Max concurrent checks - spreading the next_time
Hiren Patel
hir3npatel at gmail.com
Sat Jun 13 11:29:40 CEST 2009
Ton Voon wrote:
> This is the test case:
> * set max_concurrent_checks=1 in nagios.cfg
> * create a host with 3 services with a check_interval of 1 minute
> * restart nagios
> * go to the host page and schedule a check for all services on the
> host (this makes all the services run at the same time)
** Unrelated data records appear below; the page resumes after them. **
## src/rtl/out_port_uart_tx_pkg.sv

```systemverilog
// out_port_uart_tx_pkg: transmit FSM encodings and UART framing constants
package out_port_uart_tx_pkg;
   typedef enum logic [1:0] {IDLE, START, DATA, STOP} tx_state_t;
   localparam int DATA_BITS = 8;
   localparam int FRAME_BITS = 10;
endpackage

```

## src/rtl/out_port_uart_tx_if.sv

```systemverilog
// out_port_uart_tx_if: cpu output port in, serial line and status out
interface out_port_uart_tx_if;
   logic [7:0] cpu_out;
   logic tx;
   logic busy;
   logic overflow;
   modport master(output cpu_out, input tx, busy, overflow);
   modport slave(input cpu_out, output tx, busy, overflow);
endinterface

```

## src/rtl/out_port_uart_tx_byte_fifo.sv

```systemverilog
// byte_fifo: small power-of-two FIFO with fall-through read data
module byte_fifo #(
   parameter int WIDTH = 8,
   parameter int DEPTH = 4
) (
   input  logic             clk,
   input  logic             rst,
   input  logic             push,
   input  logic [WIDTH-1:0] din,
   input  logic             pop,
   output logic [WIDTH-1:0] dout,
   output logic             empty,
   output logic             full
);
   localparam int AW = $clog2(DEPTH);
   logic [WIDTH-1:0] mem [DEPTH];
   logic [AW-1:0] rd, wr;
   logic [AW:0] cnt;
   logic wr_en, rd_en;
   assign rd_en = pop && !empty;
   assign wr_en = push && (!full || rd_en);
   assign dout = mem[rd];
   assign empty = cnt == '0;
   assign full = cnt == (AW+1)'(DEPTH);
   // storage array, written without reset
   always_ff @(posedge clk)
      if (wr_en) mem[wr] <= din;
   // pointers and occupancy; a push and pop together leave the count unchanged
   always_ff @(posedge clk)
      if (rst) begin
         rd <= '0;
         wr <= '0;
         cnt <= '0;
      end else begin
         if (wr_en) wr <= wr + 1'b1;
         if (rd_en) rd <= rd + 1'b1;
         cnt <= cnt + {{AW{1'b0}}, wr_en} - {{AW{1'b0}}, rd_en};
      end
endmodule

```

## src/rtl/out_port_uart_tx.sv

```systemverilog
// out_port_uart_tx: sends each changed cpu_out byte as an 8N1 UART frame
module out_port_uart_tx
   import out_port_uart_tx_pkg::*;
#(
   parameter int CLKS_PER_BIT = 16,
   parameter int FIFO_DEPTH = 4
) (
   input logic clk,
   input logic rst,
   out_port_uart_tx_if.slave p
);
   localparam int CW = (CLKS_PER_BIT > 1) ? $clog2(CLKS_PER_BIT) : 1;
   localparam int IW = $clog2(DATA_BITS);
   tx_state_t state, state_d;
   logic [CW-1:0] cnt, cnt_d;
   logic [IW-1:0] idx, idx_d;
   logic [7:0] sh, sh_d, last, dout;
   logic tx_q, tx_d, ovf, pop, push, chg, empty, full, done;
   assign chg = p.cpu_out != last;
   assign push = chg && (!full || pop);
   assign done = cnt == CW'(CLKS_PER_BIT - 1);
   assign p.tx = tx_q;
   assign p.busy = state != IDLE || !empty;
   assign p.overflow = ovf;
   byte_fifo #(.WIDTH(8), .DEPTH(FIFO_DEPTH)) u_fifo (
      .clk(clk), .rst(rst), .push(push), .din(p.cpu_out),
      .pop(pop), .dout(dout), .empty(empty), .full(full)
   );
   // change detector: track last sampled value, flag bytes lost to a full FIFO
   always_ff @(posedge clk)
      if (rst) begin
         last <= '0;
         ovf <= 1'b0;
      end else begin
         last <= p.cpu_out;
         ovf <= ovf | (chg & full & !pop);
      end
   // transmit state register; tx follows the current state one cycle later
   always_ff @(posedge clk)
      if (rst) begin
         state <= IDLE;
         cnt <= '0;
         idx <= '0;
         sh <= '0;
         tx_q <= 1'b1;
      end else begin
         state <= state_d;
         cnt <= cnt_d;
         idx <= idx_d;
         sh <= sh_d;
         tx_q <= tx_d;
      end
   // next-state, bit timing and line level for the current state
   always_comb begin
      state_d = state;
      cnt_d = cnt;
      idx_d = idx;
      sh_d = sh;
      pop = 1'b0;
      tx_d = 1'b1;
      case (state)
         IDLE:
            if (!empty) begin
               pop = 1'b1;
               sh_d = dout;
               cnt_d = '0;
               state_d = START;
            end
         START: begin
            tx_d = 1'b0;
            cnt_d = done ? '0 : cnt + 1'b1;
            idx_d = done ? '0 : idx;
            state_d = done ? DATA : START;
         end
         DATA: begin
            tx_d = sh[0];
            cnt_d = done ? '0 : cnt + 1'b1;
            sh_d = done ? sh >> 1 : sh;
            idx_d = (done && idx != IW'(DATA_BITS - 1)) ? idx + 1'b1 : idx;
            state_d = (done && idx == IW'(DATA_BITS - 1)) ? STOP : DATA;
         end
         default: begin
            cnt_d = done ? '0 : cnt + 1'b1;
            state_d = done ? IDLE : STOP;
         end
      endcase
   end
endmodule

```

## src/flat_wrapper.sv

```systemverilog
// flat-port wrapper written by rule: the top's interface ports become plain ports
module out_port_uart_tx_flat import out_port_uart_tx_pkg::*;
#(
   parameter int CLKS_PER_BIT = 16,
   parameter int FIFO_DEPTH = 4
)
  (clk, rst, p_cpu_out, p_tx, p_busy, p_overflow);
  out_port_uart_tx_if p_i ();
  input logic clk;
  input logic rst;
  input wire logic [$bits(p_i.cpu_out)-1:0] p_cpu_out;
  output wire logic [$bits(p_i.tx)-1:0] p_tx;
  output wire logic [$bits(p_i.busy)-1:0] p_busy;
  output wire logic [$bits(p_i.overflow)-1:0] p_overflow;
  assign p_i.cpu_out = p_cpu_out;
  assign p_tx = p_i.tx;
  assign p_busy = p_i.busy;
  assign p_overflow = p_i.overflow;
  out_port_uart_tx #(.CLKS_PER_BIT(CLKS_PER_BIT), .FIFO_DEPTH(FIFO_DEPTH)) u_core (.clk(clk), .rst(rst), .p(p_i));
endmodule
```

## config.mk

```make
export PLATFORM = sky130hd
export DESIGN_NAME = out_port_uart_tx_flat
export DESIGN_NICKNAME = d
export VERILOG_FILES = /design/src/rtl/out_port_uart_tx_pkg.sv /design/src/rtl/out_port_uart_tx_if.sv /design/src/rtl/out_port_uart_tx_byte_fifo.sv /design/src/rtl/out_port_uart_tx.sv /design/src/flat_wrapper.sv
export SDC_FILE = /design/constraint.sdc
export NUM_CORES = 1
export LEC_CHECK = 0
export CAP_MARGIN = 20
export CORE_MARGIN = 4
export CORE_UTILIZATION = 30
export DETAILED_ROUTE_END_ITERATION = 12
export SYNTH_ARGS = -nofsm -noshare
export SYNTH_HDL_FRONTEND = slang
export SYNTH_HIERARCHICAL = 1
export SYNTH_SLANG_ARGS = --single-unit
```

## constraint.sdc

```tcl
create_clock -name clk -period 5.3 [get_ports clk]
set_input_delay 0.795 -clock clk [delete_from_list [all_inputs] [get_ports clk]]
set_output_delay 0.795 -clock clk [all_outputs]
set_load 0.03 [all_outputs]
```

==> summary.txt <==
Status
  – Status: finished clean

Clock network
  – CTS resizes: 0
  – Post-CTS Hold Buffers: 0
  – Clk pin slew, worst setup/hold paths: 70 ps
  – Worst-Skew Late Latency: 340 ps
  – TritonCTS buffer count: 9
  – Post-CTS Setup Inserts: 0
  – CTS root buf: clkbuf_8
  – CTS H-tree depth: 3
  – Clock Sinks: 68
  – CTS tree: yes
  – Clock tree buffer depth: 2

Worst setup path
  – Crit path depth: 3
  – Slowest stage cell, crit path: clkdlybuf4s50_1
  – Worst R2R Path Depth: 8
  – Top delay family on crit path: simple AND/OR/NAND/NOR gates
  – Crit start category: register
  – Worst Setup Path Type: reg2out
  – Flop-to-flop setup slack: 2440 ps
  – R2R Path End: u_core/u_fifo/cnt[1]
  – Worst-path cell chain: nor3_1 > or3b_1 > clkdlybuf4s50_1
  – Required time of the critical path: 4510 ps
  – WP data arrival: 2370 ps
  – Bufs and invs on worst path: 1
  – RR Startpoint: u_core/u_fifo/cnt[1]
  – Crit-path max cell delay: 610 ps
  – Worst setup EP type: output pin
  – CP Max Fanout: 6

STA
  – Max Clk Rate: 316.2 MHz
  – Tcrit/Tclk final: 59.67%
  – Slew Viols, Final: 0
  – Slew HR: 43.55%
  – Layout Skew: 8.847 ps
  – Setup-failing EPs final: 0
  – Hold Slack: 496.2 ps
  – TNS Setup: 0 ps
  – RSZ-0062 raised after global routing: false
  – Final hold vios: 0
  – Pin slew with the least headroom to its limit: 845.6 ps
  – Post-layout min period: 3162 ps

Global routing
  – Largest net degree at the start of global routing: 39
  – Residual overflow from global routing: 0
  – Number of global-route vias before repair: 1625
  – Initial antenna violation count: 0
  – First-pass GRT wire length: 8.404 mm
  – Total track usage: 9.738%

Drt
  – Detailed Routing Iterations Pass 1: 4
  – DR vias: 1630
  – DR WL met2: 2.281 mm
  – Final ANT Viol Nets: 0
  – Final wirelength: 5.028 mm
  – Highest metal used: met4
  – Vias per Instance: 4.441
  – 1st-iter DRT viols: 91
  – Met1 wire length: 2.478 mm
  – Routed met3 length: 157 µm
  – Routed wire length per instance: 13.70 µm
  – Residual DRC: 0

Floorplanning
  – Die W: 106.3 µm
  – Initial core utilization: 31.07%
  – # rows: 35
  – Die Height: 106.3 µm
  – Die ar.: 11300 µm²
  – CORE AREA: 9328 µm²
  – Io pins: 13

Cells and area
  – # nets final: 252
  – Area Overhead vs Synth: 14.46%
  – Ratio of cells with drive above 1 in the final layout: 15.97%
  – Antenna fix cells: 0

Power
  – P_sw: 0.5885 mW
  – Part of the power in the clock network: 23.4%
  – Worst IR Drop VDD: 0.2584 mV
  – Tot Pwr: 1.792 mW
  – Switching part of the total power: 32.84%
  – PwrDens: 540.3 nW/µm²
  – Combinational share of power: 31.2%
  – Seq pwr share: 45.4%
  – Int Pwr: 1.204 mW
  – Leak: 1.129 nW

Hold path
  – Hold Path Class: reg2reg
  – Hold path cells: 2
  – Worst Min Path Start: u_core/cnt[1]
  – Hold Path End: u_core/cnt[1]

Yosys
  – Ys flop type: dfxtp_1
  – Syn Nets: 239
  – Yosys Warn Count: 6
  – Mapped Cells: 220
  – FF+latch count, synth: 68
  – Post-synth EDFFs: 32
  – Avg Cell Area, Syn: 13.17 µm²
  – Seq/Total Area, Yosys: 58.03%
  – FFs w/ async S/R, synth: 0%
  – Synth Cell Area: 2898 µm²
  – Unique masters post-synth: 47

Placement
  – DP HPWL: 3.245 mm
  – Port bufs: 12
  – GP Congestion: 0.6489

Flow run
  – Maxcap violations: 0
[power by group through the flow]
stage / sequential (mW) / clock, mW / combinational, mW
final: 0.813 / 0.420 / 0.559
after global routing: 0.834 / 0.457 / 0.625
after CTS: 0.816 / 0.435 / 0.571
after detailed placement: 0.826 / 0 / 0.569
after global placement: 0.821 / 0 / 0.559
after floorplan: 0.789 / 0 / 0.464
[routing by layer]
layer,vias to the layer above,track usage [%]
met5,-,0
li1,828,-
met1,765,12.95
met4,0,5.550
met2,27,14.48
met3,10,2.307
[sequential cells by signal (all words and copies together), names as in the netlist, 3 cells and up, named ones only]
signal and cells:
u_core/last 8, u_core/sh 8, u_core/u_fifo/mem 32, u_core/cnt 4, u_core/u_fifo/cnt 3, u_core/idx 3
[Yosys cell counts (2+ instances only)]
cell type	count	share of area (%)
nor2_1	25	3.2
o21ai_0	4	0.69
a211oi_1	5	1.3
nor3b_1	3	0.78
dfxtp_1	36	25
mux2i_1	8	2.8
nand3_1	3	0.52
and2_2	4	1.0
nand4_1	3	0.65
a31oi_1	2	0.43
a22oi_1	3	0.78
nand2_1	3	0.39
buf_4	3	0.78
nor2b_1	12	2.6
xor2_1	3	0.91
buf_2	2	0.35
clkbuf_1	3	0.39
a311oi_1	2	0.60
a211oi_2	3	1.3
edfxtp_1	32	33
inv_1	5	0.65
ha_1	8	3.5
mux4_2	8	6.2
xnor2_1	10	3.0
a21oi_1	2	0.35
buf_1	2	0.26
nand2b_1	3	0.65
nor3_1	4	0.69
[worst register-to-register path: stages (launching register included)]
cell,delay (ps)
dfxtp_1,400
nor3_1,570
nor3_1,270
o22a_1,290
or2_2,320
a21bo_2,200
ha_1,150
fa_1,400
nor2b_1,130
[layout make-up]
| class | count | area, µm² |
|---|---|---|
| well taps | 129 | 161.4 |
| clock inverters | 4 | 47.55 |
| fillers | 895 | 6011 |
| inverters | 5 | 18.77 |
| clock buffers | 12 | 145.1 |
| multi-input cells | 136 | 1135 |
| repair buffers | 13 | 127.6 |
| flip-flops and latches | 68 | 1682 |
[stage by stage]
stage	setup WS [ps]	instances	util (%)	instance area, µm²
after floorplan	2800	220	-	2898
after global placement	2090	351	33.49	3124
after detailed placement	2057	351	33.49	3124
after CTS	2115	367	35.56	3317
after global routing	1985	367	35.56	3317
final	2138	367	35.56	3317
[worst max path at each step]
stage / slack [ps] / end / from
after floorplan: 2800 / u_core/u_fifo/cnt[1] / p_cpu_out[1]
after global placement: 2090 / u_core/u_fifo/cnt[1] / p_cpu_out[4]
after detailed placement: 2060 / u_core/u_fifo/cnt[1] / p_cpu_out[4]
after CTS: 2120 / p_busy / u_core/u_fifo/cnt[1]
after global routing: 1980 / p_busy / u_core/u_fifo/cnt[1]
final: 2140 / p_busy / u_core/u_fifo/cnt[1]
[logic make-up (layout without fill, tap and decap cells)]
kind of cell / Yosys count / count (layout) / synth area share (%)
and+or+nand+nor: 67 / 67 / 12.69
adders and majority gates: 9 / 9 / 4.145
xor gates and xnor gates: 13 / 13 / 3.929
AOI/OAI and AO/OA: 30 / 30 / 8.895
buffers and inverters: 16 / 34 / 2.807
DFF: 68 / 68 / 58.03
muxes: 17 / 17 / 9.499
[placed cells by master, fill, tap and decap left out, types with 2 or more instances in the layout]
master	synthesis	final
dfxtp_1	36	36
edfxtp_1	32	32
nor2_1	25	25
clkdlybuf4s50_1	0	12
nor2b_1	12	12
clkbuf_8	0	10
xnor2_1	10	10
mux2i_1	8	8
ha_1	8	8
mux4_2	8	8
inv_1	5	5
a211oi_1	5	5
nor3_1	4	4
o21ai_0	4	4
and2_2	4	4
nand4_1	3	3
nand2b_1	3	3
nand2_1	3	3
xor2_1	3	3
nand3_1	3	3
nor3b_1	3	3
a22oi_1	3	3
a211oi_2	3	3
clkbuf_1	3	2
inv_4	0	2
a311oi_1	2	2
a31oi_1	2	2
a21oi_1	2	2
Power figures use the tool's default switching activity.
==> edit 1 (same settings) <==
Encoding of `tx_state_t`: now Gray code (2 bits for 4 states).
--- a/src/rtl/out_port_uart_tx_pkg.sv
+++ b/src/rtl/out_port_uart_tx_pkg.sv
@@ -2,3 +2,3 @@
 package out_port_uart_tx_pkg;
-   typedef enum logic [1:0] {IDLE, START, DATA, STOP} tx_state_t;
+   typedef enum logic [1:0] {IDLE = 2'b00, START = 2'b01, DATA = 2'b11, STOP = 2'b10} tx_state_t;
    localparam int DATA_BITS = 8;
Behaviour: no difference found for any inputs over 10 cycles, from zero or initial values and one cycle with rst high; not proved beyond that.
==> edit 1 against the original RTL <==
  * Worst hold slack worse by 0.035 ns
  * Synthesized cell count is 2.3% higher
  * Utilization barely moved
  * Area after synthesis down 1.3%
  * Wire length is 2.6% lower
  * Design area fell by 0.60%
  * Sequential cell count unchanged
  * Worst setup slack worse by 0.0090 ns
  * Critical path depth unchanged
  * Sequential share of layout area is 0.31 points higher
  * Power decreased by 5.2%
  * Largest cell class unchanged
==> edit 1: results (changes against the original RTL) <==
metric,value,unit,change
clk_pin_slew_worst_paths,0.08,ns,
antenna_found_initial,0,,unchanged
portBuffers,12,,unchanged
critPathArrivalTime,2.38,ns,
ys.flop_type,dfxtp_1,,unchanged
grt_max_degree,24,,was 39
met2_usage,0.1553,,was 0.1448
cts-root-buf,clkbuf_8,,unchanged
yosysWarnings,6,,unchanged
maxClockFrequency,0.3153,GHz,was 0.3162 GHz
drtIter0Drc,54,,was 91
gp_congestion,0.6981,,was 0.6489
grtUsageMet3,0.03184,,was 0.02307
pre_cts_slack,1.864,ns,was 2.057 ns
gr-usage-met1,0.1140,,was 0.1295
p_leak,1.135,nW,was 1.129 nW
tightest_slew,0.9058,ns,was 0.8456 ns
synth_edf_count,32,,unchanged
cts_buffer_depth,2,,unchanged
reg2reg_slack,2.53,ns,was 2.44 ns
drt-pass1-iter-count,4,,unchanged
status,finished clean,,unchanged
hpwlAfterDp,3.221,mm,was 3.245 mm
ys_top_cells_by_count,"36 x dfxtp_1, 32 x edfxtp_1, 21 x nor2_1, 14 x nand2_1, 13 x nand3_1",,"was 36 x dfxtp_1, 32 x edfxtp_1, 25 x nor2_1, 12 x nor2b_1, 10 x xnor2_1"
wl_per_cell,13.20,µm,was 13.70 µm
async_reset_ff_frac,0,,unchanged
clk_latency,0.34,ns,about the same
syn-mean-instance-area,12.72,µm²,was 13.17 µm²
cp_slowest_cell,clkdlybuf4s50_1,,unchanged
diodes,0,,unchanged
htreeDepth,3,,unchanged
synthTopCellsByArea,"edfxtp_1 34%, dfxtp_1 25%, mux4_2 6.3%",,"was edfxtp_1 33%, dfxtp_1 25%, mux4_2 6.2%"
cts_resized,0,,unchanged
slew_viol_final,0,,unchanged
seq_area_frac_synth,0.5877,,was 0.5803
skew,0.004665,ns,was 0.008847 ns
synth_fp_nets,244,,was 239
hold_class,reg2reg,,unchanged
cts_setup_buffers,0,,unchanged
layout.nets,256,,was 252
cp_max_fo,6,,unchanged
slowest_delay,0.61,ns,about the same
yosysUniqueCellTypes,44,,was 47
ir_worst_vdd,0.0002458,V,was 0.0002584 V
num_vias,1654,,"was 1,630"
drive_gt1_frac,0.1818,,was 0.1597
dp_cells,355,,was 351
crit_family,simple AND/OR/NAND/NOR gates,,unchanged
fin_cells,371,,was 367
grt_pass1_wl,8.252,mm,was 8.404 mm
grtUsageTotal,0.09584,,was 0.09738
==> edit 1: cell types whose count changed after synthesis, moves of 3 or more <==
cell,before,now
nor2_2,0,3
a311oi_2,0,3
a21oi_1,2,7
nor2_1,25,21
a311oi_1,2,5
a211oi_1,5,0
a22oi_1,3,0
nand3_1,3,13
a211oi_2,3,0
mux2i_1,8,2
nand2_1,3,14
==> edit 1: worst paths after layout <==
| check | cells past startpoint | startpoint | to |
|---|---|---|---|
| setup / recovery | 3 | u_core/u_fifo/cnt[1]$_SDFF_PP0_ | p_busy |
| hold / removal | 2 | u_core/idx[1]$_SDFFE_PP0P_ | u_core/idx[1]$_SDFFE_PP0P_ |
| setup reg to reg | 11 | u_core/u_fifo/cnt[1]$_SDFF_PP0_ | u_core/u_fifo/cnt[2]$_SDFF_PP0_ |
| hold reg to reg | 2 | u_core/idx[1]$_SDFFE_PP0P_ | u_core/idx[1]$_SDFFE_PP0P_ |
==> edit 1: area by class of cell <==
class,count,area (µm²)
clock buffer,9,123.9
tap,129,161.4
multi-input combinational,138,1094
clock inverter,7,82.58
fill,930,5987
sequential,68,1682
timing repair buffer,13,127.6
inverter,7,26.28
==> edit 1: routing by layer <==
layer / vias to the layer above / share of wire / routed length (µm)
met4: 0 / 0.023 / 115
met5: - / 0 / 0
met1: 786 / 0.45 / 2209
met3: 13 / 0.037 / 181
met2: 25 / 0.49 / 2392
li1: 830 / - / -
==> edit 1: where the power goes <==
group | internal [mW] | total, mW | switching (mW)
Clock | 0.225 | 0.439 | 0.214
Sequential | 0.708 | 0.797 | 0.0889
Combinational | 0.218 | 0.462 | 0.243
==> edit 1: cell families (layout without fill, tap and decap cells) <==
group / after synthesis / in the layout / synth area share
and+or+nand+nor: 81 / 81 / 0.1491
DFF: 68 / 68 / 0.5877
adders and majority gates: 9 / 9 / 0.04198
xor gates and xnor gates: 12 / 12 / 0.03673
muxes: 11 / 11 / 0.07521
AOI/OAI and AO/OA: 25 / 25 / 0.07914
buffers and inverters: 19 / 36 / 0.03017
==> edit 1: per-stage QoR <==
step,cell area [µm²],hold WS [ns]
floorplan,2861,0.4356
global placement,3090,0.4429
detailed placement,3090,0.4551
CTS,3297,0.4655
global route,3297,0.4965
finish,3297,0.4611
==> edit 1: tightest hold or removal path: cells and delay by family (launching register included) <==
kind / cells / cell delay [ns]
DFF: 1 / 0.32
AOI/OAI and AO/OA: 1 / 0.05
and+or+nand+nor: 1 / 0.05
==> edit 2 (same settings) <==
Without the edit above. `CLKS_PER_BIT` is set to 16 in 2 places; all go to 32.
--- a/src/rtl/out_port_uart_tx.sv
+++ b/src/rtl/out_port_uart_tx.sv
@@ -4,3 +4,3 @@
 #(
-   parameter int CLKS_PER_BIT = 16,
+   parameter int CLKS_PER_BIT = 32,
    parameter int FIFO_DEPTH = 4
--- a/src/flat_wrapper.sv
+++ b/src/flat_wrapper.sv
@@ -3,3 +3,3 @@
 #(
-   parameter int CLKS_PER_BIT = 16,
+   parameter int CLKS_PER_BIT = 32,
    parameter int FIFO_DEPTH = 4
Behaviour: same outputs for any inputs over 10 cycles, from zero or initial values and one cycle with rst high; that may be too few to reach the edited logic, so the function may still have changed.
==> edit 2 against the original RTL <==
  * Clock skew up 0.0026 ns
  * Worst hold slack worse by 0.014 ns
  * Synthesized cell count up 2.7%
  * Largest power group unchanged
  * Power decreased by 6.4%
  * Non-clock buffer count stayed put
  * Area after synthesis increased by 1.6%
  * Worst setup slack gained 0.17 ns
  * Wire length fell by 4.6%
  * Combinational power fell by 15%
  * Sequential share of layout area fell by 0.14 points
  * Via count grew 3.2%
  * Sequential cell count is 1 higher
  * Design area is 1.5% higher
==> edit 2: results (changes against the original RTL) <==
metric,value,unit,change
r2r-start,u_core/u_fifo/cnt[1]$_SDFF_PP0_,,unchanged
grt_pass1_wl,8.211,mm,was 8.404 mm
yosysUniqueCellTypes,50,,was 47
hold_ws,0.4818,ns,was 0.4962 ns
slowest_delay,0.59,ns,was 0.61 ns
wl_met3,158,µm,was 157 µm
gp_congestion,0.6871,,was 0.6489
grtUsageTotal,0.09394,,was 0.09738
nFillCells,920,,was 895
wl_met2,2.302,mm,was 2.281 mm
routed_wl,4.795,mm,was 5.028 mm
hold_depth,2,,unchanged
drtIter0Drc,46,,was 91
cp_max_fo,7,,was 6
pre_cts_slack,1.934,ns,was 2.057 ns
cts_buffer_depth,2,,unchanged
p_leak,1.230,nW,was 1.129 nW
yosysWarnings,6,,unchanged
num_vias,1682,,"was 1,630"
grtUsageMet3,0.04154,,was 0.02307
pg_seq,800,µW,was 813 µW
reg2reg_slack,2.53,ns,was 2.44 ns
gr-usage-met1,0.1111,,was 0.1295
synth_fp_nets,246,,was 239
ys_top_cells_by_count,"37 x dfxtp_1, 32 x edfxtp_1, 23 x nor2_1, 12 x nor2b_1, 10 x xnor2_1",,"was 36 x dfxtp_1, 32 x edfxtp_1, 25 x nor2_1, 12 x nor2b_1, 10 x xnor2_1"
hpwlAfterDp,3.256,mm,was 3.245 mm
rr_endpoint,u_core/u_fifo/cnt[2]$_SDFF_PP0_,,was u_core/u_fifo/cnt[1]$_SDFF_PP0_
met1Wirelength,2.259,mm,was 2.478 mm
critPathArrivalTime,3.20,ns,was 2.37 ns
hp-start,u_core/cnt[4]$_SDFFE_PP0P_,,was u_core/cnt[1]$_SDFFE_PP0P_
dp_cells,358,,was 351
r2r_cells,11,,was 8
swShare,0.3084,,was 0.3284
synthTopCellsByArea,"edfxtp_1 33%, dfxtp_1 25%, mux4_2 6.1%",,"was edfxtp_1 33%, dfxtp_1 25%, mux4_2 6.2%"
seq_area_frac_synth,0.5782,,was 0.5803
met2_usage,0.1497,,was 0.1448
relSlewSlack,0.6291,,was 0.4355
top_regs,"u_core/u_fifo/mem (32), u_core/last (8), u_core/sh (8)",,unchanged
skew,0.01148,ns,was 0.008847 ns
layout.nets,260,,was 252
grt_max_degree,38,,was 39
p_total,1.678,mW,was 1.792 mW
postSynthCellCount,226,,was 220
status,finished clean,,unchanged
crit_family,buffers and inverters,,was simple AND/OR/NAND/NOR gates
drc_errors,0,,unchanged
worstHoldEndpoint,u_core/cnt[4]$_SDFFE_PP0P_,,was u_core/cnt[1]$_SDFFE_PP0P_
cts_setup_buffers,0,,unchanged
ir_worst_vdd,0.0002173,V,was 0.0002584 V
fin_cells,374,,was 367
drive_gt1_frac,0.1714,,was 0.1597
pwr-share-comb,0.283,,was 0.312
dpl_cell_area,0.003179,mm²,was 0.003124 mm²
edit 2: cell types whose count changed after synthesis, moves of 2 or more:
cell / change
a311oi_1: -2
nand2_1: +2
a21oi_1: +4
nor3_1: -3
buf_4: -2
nand2b_1: +2
nor2_1: -2
edit 2: worst max-delay path by stage:
stage | slack, ns | to | start | depth (start not counted)
after detailed placement | 1.93 | u_core/u_fifo/cnt[2]$_SDFF_PP0_ | p_cpu_out[4] | 12
after global routing | 2.16 | u_core/u_fifo/cnt[2]$_SDFF_PP0_ | p_cpu_out[2] | 12
after CTS | 2.29 | u_core/u_fifo/cnt[2]$_SDFF_PP0_ | p_cpu_out[4] | 12
after floorplan | 2.73 | u_core/u_fifo/cnt[2]$_SDFF_PP0_ | p_cpu_out[2] | 11
after global placement | 1.96 | u_core/u_fifo/cnt[2]$_SDFF_PP0_ | p_cpu_out[4] | 12
final | 2.31 | u_core/u_fifo/cnt[2]$_SDFF_PP0_ | p_cpu_out[5] | 12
> * tail nagios.log. Should see "Max concurrent service checks (1)
> has been reached"
> * on the host page, notice the last run time. Only one will be
> updated after 1 minute. All services get scheduled for the next time
> at the same time, and after the next minute, only one of those will
> have the last check time changed
>
yip exactly the behavior you describe. I setup a standalone machine
running the default checks against itself, and the queue shows them all
scheduled for the same time the next minute. also the log entries appear
as you describe.
> I've just committed a patch into CVS HEAD. This nudges the time ahead
> by 5 + random(10) seconds. I've also included a test case which
> ensures that the nudge factor is added in these cases.
>
> nagios.log will also have an entry which lists the affected service.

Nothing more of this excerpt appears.